Personal information
- Born: 15 November 1947 (age 78) Ljubljana, PR Slovenia, Yugoslavia

Chess career
- Country: Yugoslavia → Bosnia and Herzegovina
- Title: Grandmaster (1974)
- Peak rating: 2595 (July 1995)
- Peak ranking: No. 41 (July 1982)

= Bojan Kurajica =

Croatian-Bosnian chess grandmaster (born 1947)

Bojan Kurajica (born 15 November 1947) is a Croatian-Bosnian chess grandmaster (GM).

==Biography==
Kurajica grew up in Split. He earned the International Master (IM) title in 1965 by winning the World Junior Championship. He moved to Zagreb in 1966 to study Italian and English at the Faculty of Philosophy, graduating in 1972.

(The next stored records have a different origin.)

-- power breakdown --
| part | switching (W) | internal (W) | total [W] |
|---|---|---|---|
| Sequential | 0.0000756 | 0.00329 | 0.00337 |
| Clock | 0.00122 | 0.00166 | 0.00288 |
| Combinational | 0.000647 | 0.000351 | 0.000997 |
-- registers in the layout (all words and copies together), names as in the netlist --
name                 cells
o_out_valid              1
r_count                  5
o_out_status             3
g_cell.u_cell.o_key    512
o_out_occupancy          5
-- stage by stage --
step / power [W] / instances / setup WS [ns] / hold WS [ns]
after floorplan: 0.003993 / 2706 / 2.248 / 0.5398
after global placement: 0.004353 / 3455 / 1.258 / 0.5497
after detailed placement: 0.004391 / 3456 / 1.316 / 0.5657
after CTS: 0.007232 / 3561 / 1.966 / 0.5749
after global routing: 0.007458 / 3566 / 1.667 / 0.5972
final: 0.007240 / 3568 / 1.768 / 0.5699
$ cat src/sv/mco_pkg.sv
`default_nettype none

package mco_pkg;

   // Fixed sizes of the stores
   localparam int unsigned MAX_POINTS   = 32;
   localparam int unsigned MAX_ELEMENTS = 64;
   localparam int unsigned IMG_DEPTH    = MAX_ELEMENTS * MAX_POINTS;
   localparam int unsigned LIST_DEPTH   = (MAX_POINTS + 1) * MAX_ELEMENTS;
   localparam int unsigned IMG_ADDR_W   = $clog2(IMG_DEPTH);
   localparam int unsigned LIST_ADDR_W  = $clog2(LIST_DEPTH);

   localparam logic [5:0] POINT_LIMIT = 6'd32;
   localparam logic [6:0] ELT_LIMIT   = 7'd64;

   typedef enum logic [1:0] {
      REQ_ADJ     = 2'd0,
      REQ_IMG     = 2'd1,
      REQ_NEXT    = 2'd2,
      REQ_RESTART = 2'd3
   } req_code_type;

   typedef enum logic {
      CSR_NUM_POINTS   = 1'b0,
      CSR_NUM_ELEMENTS = 1'b1
   } csr_code_type;

   typedef enum logic [3:0] {
      ST_IDLE,
      ST_NODE,
      ST_RED,
      ST_UP,
      ST_CM_INIT,
      ST_CM_FETCH,
      ST_CM_ELT,
      ST_CM_IMG,
      ST_CM_EVAL,
      ST_LEAF,
      ST_MAX_INIT,
      ST_MAX,
      ST_EMIT_LEAF,
      ST_EMIT_DONE
   } state_type;

   typedef struct packed {
      logic req_take;
      logic start;
      logic set_done;
      logic try_blue;
      logic try_red;
      logic try_up;
      logic adj_up;
      logic lvl_dec;
      logic cm_init;
      logic cm_take;
      logic img_step;
      logic cm_eval;
      logic cm_commit;
      logic max_init;
      logic max_step;
      logic load_leaf;
      logic load_done;
   } cmd_type;

   typedef struct packed {
      logic started;
      logic done;
      logic lvl_ge_n;
      logic lvl_eq_n;
      logic lvl_zero;
      logic up_ok;
      logic red_ok;
      logic cm_end;
      logic img_done;
      logic prune;
      logic max_end;
      logic maximal;
      logic rsp_free;
   } status_type;

endpackage

`default_nettype wire

$ cat src/sv/mco_ctrl.sv
`default_nettype none

module mco_ctrl (
   input  wire logic                 clock,
   input  wire logic                 reset,
   input  wire logic                 req_valid,
   input  wire logic [1:0]           req_type,
   output logic                      req_stall,
   input  wire mco_pkg::status_type  stat,
   output mco_pkg::cmd_type          cmd
);

   typedef enum logic [1:0] {
      MODE_BLUE,
      MODE_RED,
      MODE_UP
   } mode_type;

   mco_pkg::state_type state_ff, state_in;
   mode_type           mode_ff, mode_in;
   logic               is_next;

   assign is_next = (req_type == mco_pkg::REQ_NEXT);

   always_ff @(posedge clock) begin
      if (reset) begin
         state_ff <= mco_pkg::ST_IDLE;
         mode_ff  <= MODE_BLUE;
      end else begin
         state_ff <= state_in;
         mode_ff  <= mode_in;
      end
   end

   // next state
   always_comb begin
      state_in = state_ff;
      mode_in  = mode_ff;
      unique case (state_ff)
         mco_pkg::ST_IDLE: begin
            if (req_valid && is_next) begin
               if (stat.done) begin
                  state_in = mco_pkg::ST_EMIT_DONE;
               end else if (!stat.started) begin
                  state_in = mco_pkg::ST_LEAF;
               end else begin
                  state_in = mco_pkg::ST_NODE;
               end
            end
         end
         mco_pkg::ST_NODE: begin
            if (stat.lvl_ge_n) begin
               state_in = mco_pkg::ST_UP;
            end else begin
               state_in = mco_pkg::ST_CM_INIT;
               mode_in  = MODE_BLUE;
            end
         end
         mco_pkg::ST_RED: begin
            if (stat.red_ok) begin
               state_in = mco_pkg::ST_CM_INIT;
               mode_in  = MODE_RED;
            end else begin
               state_in = mco_pkg::ST_UP;
            end
         end
         mco_pkg::ST_UP: begin
            if (stat.up_ok) begin
               state_in = mco_pkg::ST_CM_INIT;
               mode_in  = MODE_UP;
            end else if (stat.lvl_zero) begin
               state_in = mco_pkg::ST_EMIT_DONE;
            end
         end
         mco_pkg::ST_CM_INIT:  state_in = mco_pkg::ST_CM_FETCH;
         mco_pkg::ST_CM_FETCH: begin
            state_in = stat.cm_end ? mco_pkg::ST_LEAF : mco_pkg::ST_CM_ELT;
         end
         mco_pkg::ST_CM_ELT:   state_in = mco_pkg::ST_CM_IMG;
         mco_pkg::ST_CM_IMG: begin
            if (stat.img_done) begin
               state_in = mco_pkg::ST_CM_EVAL;
            end
         end
         mco_pkg::ST_CM_EVAL: begin
            if (stat.prune) begin
               state_in = (mode_ff == MODE_BLUE) ? mco_pkg::ST_RED : mco_pkg::ST_UP;
            end else begin
               state_in = mco_pkg::ST_CM_FETCH;
            end
         end
         mco_pkg::ST_LEAF: begin
            state_in = stat.lvl_eq_n ? mco_pkg::ST_MAX_INIT : mco_pkg::ST_NODE;
         end
         mco_pkg::ST_MAX_INIT: state_in = mco_pkg::ST_MAX;
         mco_pkg::ST_MAX: begin
            if (stat.max_end) begin
               state_in = stat.maximal ? mco_pkg::ST_EMIT_LEAF : mco_pkg::ST_NODE;
            end
         end
         mco_pkg::ST_EMIT_LEAF, mco_pkg::ST_EMIT_DONE: begin
            if (stat.rsp_free) begin
               state_in = mco_pkg::ST_IDLE;
            end
         end
         default: state_in = mco_pkg::ST_IDLE;
      endcase
   end

   // commands
   always_comb begin
      cmd       = '0;
      req_stall = (state_ff != mco_pkg::ST_IDLE);
      unique case (state_ff)
         mco_pkg::ST_IDLE: begin
            cmd.req_take = req_valid;
            cmd.start    = req_valid && is_next && !stat.done && !stat.started;
         end
         mco_pkg::ST_NODE:     cmd.try_blue = !stat.lvl_ge_n;
         mco_pkg::ST_RED:      cmd.try_red  = stat.red_ok;
         mco_pkg::ST_UP: begin
            cmd.adj_up   = 1'b1;
            cmd.try_up   = stat.up_ok;
            cmd.set_done = !stat.up_ok && stat.lvl_zero;
            cmd.lvl_dec  = !stat.up_ok && !stat.lvl_zero;
         end
         mco_pkg::ST_CM_INIT:  cmd.cm_init   = 1'b1;
         mco_pkg::ST_CM_FETCH: cmd.cm_commit = stat.cm_end;
         mco_pkg::ST_CM_ELT:   cmd.cm_take   = 1'b1;
         mco_pkg::ST_CM_IMG:   cmd.img_step  = 1'b1;
         mco_pkg::ST_CM_EVAL: begin
            cmd.cm_eval = 1'b1;
            cmd.lvl_dec = stat.prune && (mode_ff == MODE_UP);
         end
         mco_pkg::ST_LEAF:      cmd = '0;
         mco_pkg::ST_MAX_INIT:  cmd.max_init  = 1'b1;
         mco_pkg::ST_MAX:       cmd.max_step  = 1'b1;
         mco_pkg::ST_EMIT_LEAF: cmd.load_leaf = stat.rsp_free;
         mco_pkg::ST_EMIT_DONE: cmd.load_done = stat.rsp_free;
         default:               cmd = '0;
      endcase
   end

   // a leaf is only reported at full depth and after the maximality sweep passed
   a_leaf_is_maximal: assert property (@(posedge clock) disable iff (reset)
      cmd.load_leaf |-> (stat.lvl_eq_n && stat.maximal))
      else $error("leaf reported that is not a maximal full-depth clique");

endmodule

`default_nettype wire
[src/rtl/core/vss_pkg.sv]
// shared types and constants of the vector similarity scorer
// used by vss_ctrl, vss_dp and vector_similarity_scorer; no dependencies
package vss_pkg;

    // metric codes of the metric configuration register
    localparam logic [2:0] METRIC_COSINE = 3'd0;
    localparam logic [2:0] METRIC_DOT    = 3'd1;
    localparam logic [2:0] METRIC_EUCL   = 3'd2;
    localparam logic [2:0] METRIC_MANH   = 3'd3;
    localparam logic [2:0] METRIC_JACC   = 3'd4;

    // configuration register indexes
    localparam logic [1:0] REG_METRIC = 2'd0;
    localparam logic [1:0] REG_PASS   = 2'd1;
    localparam logic [1:0] REG_WARN   = 2'd2;

    // reset values of the configuration registers
    localparam logic [2:0]  METRIC_RST = METRIC_COSINE;
    localparam logic [16:0] PASS_RST   = 17'd52429;
    localparam logic [16:0] WARN_RST   = 17'd32768;

    // one in q1.16 and the interpretation levels
    localparam logic [16:0] ONE_Q16   = 17'd65536;
    localparam logic [17:0] LVL_HIGH  = 18'sd58983;
    localparam logic [17:0] LVL_SIM   = 18'sd52429;
    localparam logic [17:0] LVL_SOME  = 18'sd39322;
    localparam logic [17:0] LVL_DIFF  = 18'sd19661;

    // interpretation codes
    localparam logic [2:0] INTERP_HIGH = 3'd0;
    localparam logic [2:0] INTERP_SIM  = 3'd1;
    localparam logic [2:0] INTERP_SOME = 3'd2;
    localparam logic [2:0] INTERP_DIFF = 3'd3;
    localparam logic [2:0] INTERP_VERY = 3'd4;

    // verdict codes
    localparam logic [1:0] VERDICT_PASS = 2'd0;
    localparam logic [1:0] VERDICT_WARN = 2'd1;
    localparam logic [1:0] VERDICT_FAIL = 2'd2;

    // iteration counts of the shared root and divide units
    localparam int SQ_STEPS  = 31;
    localparam int DIV_STEPS = 80;

    // root source select
    typedef enum logic [1:0] {
        SQ_NORM_A = 2'd0,
        SQ_NORM_B = 2'd1,
        SQ_DIFF   = 2'd2
    } vss_sq_sel_t;

    // commands from controller to datapath
    typedef struct packed {
        logic        take;
        logic        sq_start;
        vss_sq_sel_t sq_sel;
        logic        mul_en;
        logic        div_start;
        logic        fin_en;
    } vss_cmd_t;

    // status from datapath to controller
    typedef struct packed {
        logic sq_done;
        logic div_done;
        logic out_busy;
    } vss_stat_t;

endpackage

[src/rtl/core/vss_ctrl.sv]
// sequencing state machine of the vector similarity scorer
// depends on vss_pkg for command and status types and metric codes
module vss_ctrl (
    input  logic               clk,
    input  logic               rst_n,
    input  logic               in_valid,
    input  logic               last_elem,
    input  logic [2:0]         metric,
    input  vss_pkg::vss_stat_t stat,
    output logic               in_stall,
    output vss_pkg::vss_cmd_t  cmd
);

    typedef enum logic [8:0] {
        S_IDLE   = 9'b000000001,
        S_DRAIN  = 9'b000000010,
        S_DECIDE = 9'b000000100,
        S_SQA    = 9'b000001000,
        S_SQB    = 9'b000010000,
        S_SQE    = 9'b000100000,
        S_MUL    = 9'b001000000,
        S_DIV    = 9'b010000000,
        S_FIN    = 9'b100000000
    } state_t;

    state_t state_reg;
    state_t state_next;
    logic   fire;

    // input beats only while idle
    assign in_stall = (state_reg != S_IDLE);
    assign fire     = in_valid && !in_stall;

    // next state and commands
    always_comb
    begin
        state_next    = state_reg;
        cmd           = '0;
        cmd.take      = fire;
        cmd.sq_sel    = vss_pkg::SQ_NORM_A;
        case (state_reg)
            S_IDLE:
            begin
                if (fire && last_elem)
                begin
                    state_next = S_DRAIN;
                end
            end
            S_DRAIN:
            begin
                state_next = S_DECIDE;
            end
            S_DECIDE:
            begin
                case (metric)
                    vss_pkg::METRIC_DOT:
                    begin
                        state_next = S_FIN;
                    end
                    vss_pkg::METRIC_EUCL:
                    begin
                        cmd.sq_start = 1'b1;
                        cmd.sq_sel   = vss_pkg::SQ_DIFF;
                        state_next   = S_SQE;
                    end
                    vss_pkg::METRIC_MANH, vss_pkg::METRIC_JACC:
                    begin
                        cmd.div_start = 1'b1;
                        state_next    = S_DIV;
                    end
                    default:
                    begin
                        cmd.sq_start = 1'b1;
                        cmd.sq_sel   = vss_pkg::SQ_NORM_A;
                        state_next   = S_SQA;
                    end
                endcase
            end
            S_SQA:
            begin
                if (stat.sq_done)
                begin
                    cmd.sq_start = 1'b1;
                    cmd.sq_sel   = vss_pkg::SQ_NORM_B;
                    state_next   = S_SQB;
                end
            end
            S_SQB:
            begin
                if (stat.sq_done)
                begin
                    state_next = S_MUL;
                end
            end
            S_SQE:
            begin
                if (stat.sq_done)
                begin
                    cmd.div_start = 1'b1;
                    state_next    = S_DIV;
                end
            end
            S_MUL:
            begin
                cmd.mul_en    = 1'b1;
                state_next    = S_DIV;
            end
            S_DIV:
            begin
                if (stat.div_done)
                begin
                    state_next = S_FIN;
                end
            end
            S_FIN:
            begin
                if (!stat.out_busy)
                begin
                    cmd.fin_en = 1'b1;
                    state_next = S_IDLE;
                end
            end
            default:
            begin
                state_next = S_IDLE;
            end
        endcase
    end

    // the multiply state also starts the divide, in the cycle after it
    // (divide operands read the product register, so start from S_MUL's successor)
    always_ff @(posedge clk or negedge rst_n)
    begin
        if (!rst_n)
        begin
            state_reg <= S_IDLE;
        end
        else
        begin
            state_reg <= state_next;
        end
    end

`ifndef SYNTH
    // final beat leads straight into the drain cycle
    a_last_drain: assert property (@(posedge clk) disable iff (!rst_n)
        (fire && last_elem) |=> (state_reg == S_DRAIN))
        else $error("last beat did not start drain");

    // root and divide never start together
    a_one_start: assert property (@(posedge clk) disable iff (!rst_n)
        !(cmd.sq_start && cmd.div_start))
        else $error("root and divide started together");

    // a root result arrives only while one is awaited
    a_sq_wait: assert property (@(posedge clk) disable iff (!rst_n)
        stat.sq_done |-> (state_reg == S_SQA || state_reg == S_SQB || state_reg == S_SQE))
        else $error("unexpected root done");

    // a result is loaded only when the output register is free
    a_fin_free: assert property (@(posedge clk) disable iff (!rst_n)
        cmd.fin_en |-> !stat.out_busy)
        else $error("result loaded over a stalled beat");
`endif

endmodule
$ cat config.mk
export PLATFORM = sky130hd
export DESIGN_NAME = mecanum_wheel_speed_limiter_core
export DESIGN_NICKNAME = d
export VERILOG_FILES = /design/src/sv/mwsl_pkg.sv /design/src/sv/mwsl_div_stage.sv /design/src/sv/mecanum_wheel_speed_limiter_core.sv
export VERILOG_INCLUDE_DIRS = /design/src /design/src/sv
export SDC_FILE = /design/constraint.sdc
export NUM_CORES = 2
export LEC_CHECK = 0
export ABC_AREA = 1
export BUFFER_PORTS_ARGS = -buffer_cell sky130_fd_sc_hd__buf_2
export CAP_MARGIN = 25
export CORE_MARGIN = 2
export CORE_UTILIZATION = 60
export CTS_CLUSTER_DIAMETER = 60
export CTS_CLUSTER_SIZE = 40
export DETAILED_ROUTE_END_ITERATION = 6
export PLACE_DENSITY = 0.88
export SETUP_SLACK_MARGIN = 0.2
export SYNTH_ARGS = -nofsm -noshare
export SYNTH_HDL_FRONTEND = slang
export SYNTH_HIERARCHICAL = 1
export SYNTH_SLANG_ARGS = --single-unit
$ cat constraint.sdc
create_clock -name clock -period 11.3 [get_ports clock]
set_input_delay 0 -clock clock [delete_from_list [all_inputs] [get_ports clock]]
set_output_delay 0 -clock clock [all_outputs]
set_load 0.005 [all_outputs]
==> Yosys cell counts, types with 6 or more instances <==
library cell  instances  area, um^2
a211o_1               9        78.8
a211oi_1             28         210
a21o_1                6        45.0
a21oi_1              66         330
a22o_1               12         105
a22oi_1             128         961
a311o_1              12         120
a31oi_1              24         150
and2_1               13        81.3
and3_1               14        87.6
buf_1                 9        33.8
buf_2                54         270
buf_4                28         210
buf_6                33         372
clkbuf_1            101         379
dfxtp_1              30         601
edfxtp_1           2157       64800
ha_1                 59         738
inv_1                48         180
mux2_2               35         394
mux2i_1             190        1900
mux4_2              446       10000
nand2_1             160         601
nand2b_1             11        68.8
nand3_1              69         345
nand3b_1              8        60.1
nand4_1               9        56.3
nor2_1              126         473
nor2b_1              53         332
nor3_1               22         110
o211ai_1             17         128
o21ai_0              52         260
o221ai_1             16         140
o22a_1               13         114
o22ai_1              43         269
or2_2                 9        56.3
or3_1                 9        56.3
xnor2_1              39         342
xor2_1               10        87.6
===== config.mk =====
export PLATFORM = sky130hd
export DESIGN_NAME = wmb_kernel
export DESIGN_NICKNAME = d
export VERILOG_FILES = /design/src/hdl/wmb_pkg.sv /design/src/hdl/wmb_kernel.sv
export SDC_FILE = /design/constraint.sdc
export NUM_CORES = 1
export LEC_CHECK = 0
export ABC_AREA = 1
export BUFFER_PORTS_ARGS = -buffer_cell sky130_fd_sc_hd__buf_2
export CORE_AREA = 2 2 179 181
export DETAILED_ROUTE_END_ITERATION = 16
export DIE_AREA = 0 0 181 183
export PLACE_DENSITY = 0.69
export SLEW_MARGIN = 15
export SYNTH_ARGS = -nofsm -noshare
export SYNTH_HDL_FRONTEND = slang
export SYNTH_SLANG_ARGS = --single-unit

===== constraint.sdc =====
create_clock -name vclk -period 21.8
set_input_delay 2.18 -clock vclk [all_inputs]
set_output_delay 2.18 -clock vclk [all_outputs]
set_load 0.02 [all_outputs]

===== src/hdl/wmb_pkg.sv =====
package wmb_pkg;

    localparam int MAX_DIM    = 1024;
    localparam int DIM_W      = $clog2(MAX_DIM);
    localparam int SIZE_W     = DIM_W + 1;
    localparam int CHAN_W     = 16;
    localparam int PIXEL_W    = 3 * CHAN_W;
    localparam int TAP_COUNT  = 5;
    localparam int S_TDATA_W  = PIXEL_W;
    localparam int M_FIELDS_W = PIXEL_W + 2 * DIM_W;
    localparam int M_TDATA_W  = ((M_FIELDS_W + 7) / 8) * 8;

    localparam logic [SIZE_W-1:0] SIZE_RESET = SIZE_W'(MAX_DIM);

    // window tap slots
    localparam int TAP_RIGHT       = 0;
    localparam int TAP_DIAG1       = 1;
    localparam int TAP_BELOW_RIGHT = 2;
    localparam int TAP_TWO_BELOW   = 3;
    localparam int TAP_DIAG2       = 4;

    typedef logic [PIXEL_W-1:0] pixel_t;

    typedef struct packed {
        logic row1;   // row i+1 inside the image
        logic row2;   // row i+2 inside the image
        logic col1;   // column j+1 inside the image
        logic col2;   // column j+2 inside the image
    } border_mask_t;

    // configured size clamped to 1..MAX_DIM, minus one
    function automatic logic [DIM_W-1:0] size_minus_one(input logic [SIZE_W-1:0] size);
        logic [SIZE_W-1:0] n;
        begin
            n = size;
            if (n == '0) begin
                n = SIZE_W'(1);
            end
            if (n > SIZE_W'(MAX_DIM)) begin
                n = SIZE_W'(MAX_DIM);
            end
            size_minus_one = DIM_W'(n - SIZE_W'(1));
        end
    endfunction

endpackage


===== src/hdl/wmb_kernel.sv =====
module wmb_kernel
    import wmb_pkg::*;
(
    input  pixel_t       cur,
    input  pixel_t       below,
    input  pixel_t       taps [TAP_COUNT],
    input  border_mask_t mask,
    output pixel_t       result
);

    always_comb begin
        logic [CHAN_W-1:0] sum;
        logic [CHAN_W-1:0] p_cur, p_below, p_right, p_diag1, p_br, p_tb, p_diag2;
        result = '0;
        for (int c = 0; c < 3; c++) begin
            p_cur   = cur[c*CHAN_W +: CHAN_W];
            p_below = below[c*CHAN_W +: CHAN_W];
            p_right = taps[TAP_RIGHT][c*CHAN_W +: CHAN_W];
            p_diag1 = taps[TAP_DIAG1][c*CHAN_W +: CHAN_W];
            p_br    = taps[TAP_BELOW_RIGHT][c*CHAN_W +: CHAN_W];
            p_tb    = taps[TAP_TWO_BELOW][c*CHAN_W +: CHAN_W];
            p_diag2 = taps[TAP_DIAG2][c*CHAN_W +: CHAN_W];

            sum = p_cur >> 1;
            if (mask.col1) begin
                sum = sum + (p_right >> 5);
            end
            if (mask.row1) begin
                sum = sum + (p_below >> 5);
            end
            if (mask.row1 && mask.col1) begin
                sum = sum + (p_diag1 >> 2);
            end
            if (mask.row1 && mask.col2) begin
                sum = sum + (p_br >> 5);
            end
            if (mask.row2 && mask.col1) begin
                sum = sum + (p_tb >> 5);
            end
            if (mask.row2 && mask.col2) begin
                sum = sum + (p_diag2 >> 3);
            end
            result[c*CHAN_W +: CHAN_W] = sum;
        end
    end

endmodule
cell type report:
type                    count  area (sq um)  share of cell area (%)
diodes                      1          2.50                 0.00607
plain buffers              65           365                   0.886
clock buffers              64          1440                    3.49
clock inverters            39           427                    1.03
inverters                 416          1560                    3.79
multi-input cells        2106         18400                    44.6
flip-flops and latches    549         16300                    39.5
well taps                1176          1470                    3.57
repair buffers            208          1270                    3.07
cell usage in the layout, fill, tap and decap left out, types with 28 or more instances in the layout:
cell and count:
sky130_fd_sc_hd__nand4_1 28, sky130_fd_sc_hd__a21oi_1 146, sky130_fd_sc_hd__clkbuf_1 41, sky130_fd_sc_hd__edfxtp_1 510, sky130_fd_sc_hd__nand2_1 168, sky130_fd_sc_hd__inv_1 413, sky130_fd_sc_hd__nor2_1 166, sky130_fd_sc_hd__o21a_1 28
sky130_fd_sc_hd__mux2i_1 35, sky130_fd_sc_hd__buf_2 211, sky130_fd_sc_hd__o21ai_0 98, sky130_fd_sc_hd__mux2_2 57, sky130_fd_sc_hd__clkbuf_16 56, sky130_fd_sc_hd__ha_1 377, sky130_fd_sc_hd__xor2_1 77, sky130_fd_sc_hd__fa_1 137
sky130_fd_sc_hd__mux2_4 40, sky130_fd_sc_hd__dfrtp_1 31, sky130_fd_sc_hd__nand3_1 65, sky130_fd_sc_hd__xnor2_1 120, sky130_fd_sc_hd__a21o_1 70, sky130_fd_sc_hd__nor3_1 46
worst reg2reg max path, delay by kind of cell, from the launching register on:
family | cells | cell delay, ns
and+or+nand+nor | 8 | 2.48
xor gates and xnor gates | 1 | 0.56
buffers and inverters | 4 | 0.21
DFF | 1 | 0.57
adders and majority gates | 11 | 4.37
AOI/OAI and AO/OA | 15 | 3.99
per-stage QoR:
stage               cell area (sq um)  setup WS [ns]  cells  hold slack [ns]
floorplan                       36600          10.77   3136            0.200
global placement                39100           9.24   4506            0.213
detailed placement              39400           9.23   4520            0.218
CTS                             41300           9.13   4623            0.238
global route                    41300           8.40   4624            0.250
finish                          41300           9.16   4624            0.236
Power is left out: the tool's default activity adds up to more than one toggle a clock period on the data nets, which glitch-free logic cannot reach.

Kurajica was awarded the GM title in 1974. He played chess in Zagreb until 1979, when he relocated to Sarajevo in order to play for ŠK Bosna. He played for Yugoslavia in Chess Olympiads at Valletta 1980 (won team bronze medal) and Thessaloniki 1984. One of his notable tournament successes was joint 3rd/4th place (together with Mikhail Tal whom he beat in their individual game) at the 1976 Wijk aan Zee (Fridrik Olafsson and Ljubomir Ljubojević won). In 1979, Kurajica shared the win at the traditional Bosna tournament in Sarajevo. In 1981, he won the strong Lugano Open (first with best tie-break score). In 1991, Kurajica broke the Guinness World record for playing a simultaneous game on the largest numbers of boards up until that moment. After the collapse of Yugoslavia, he represented Bosnia and Herzegovina ten times between 1992 and 2012 (won team silver medal at Moscow 1994), in total 12 Olympiad appearances.

In December 2005, Kurajica won the 13th Salona GM Invitation Tournament in Solin as clear first. In the same year Kurajica was awarded the title of FIDE Trainer. As of 2006, he shared his residence between Sarajevo and Santa Cruz de Tenerife.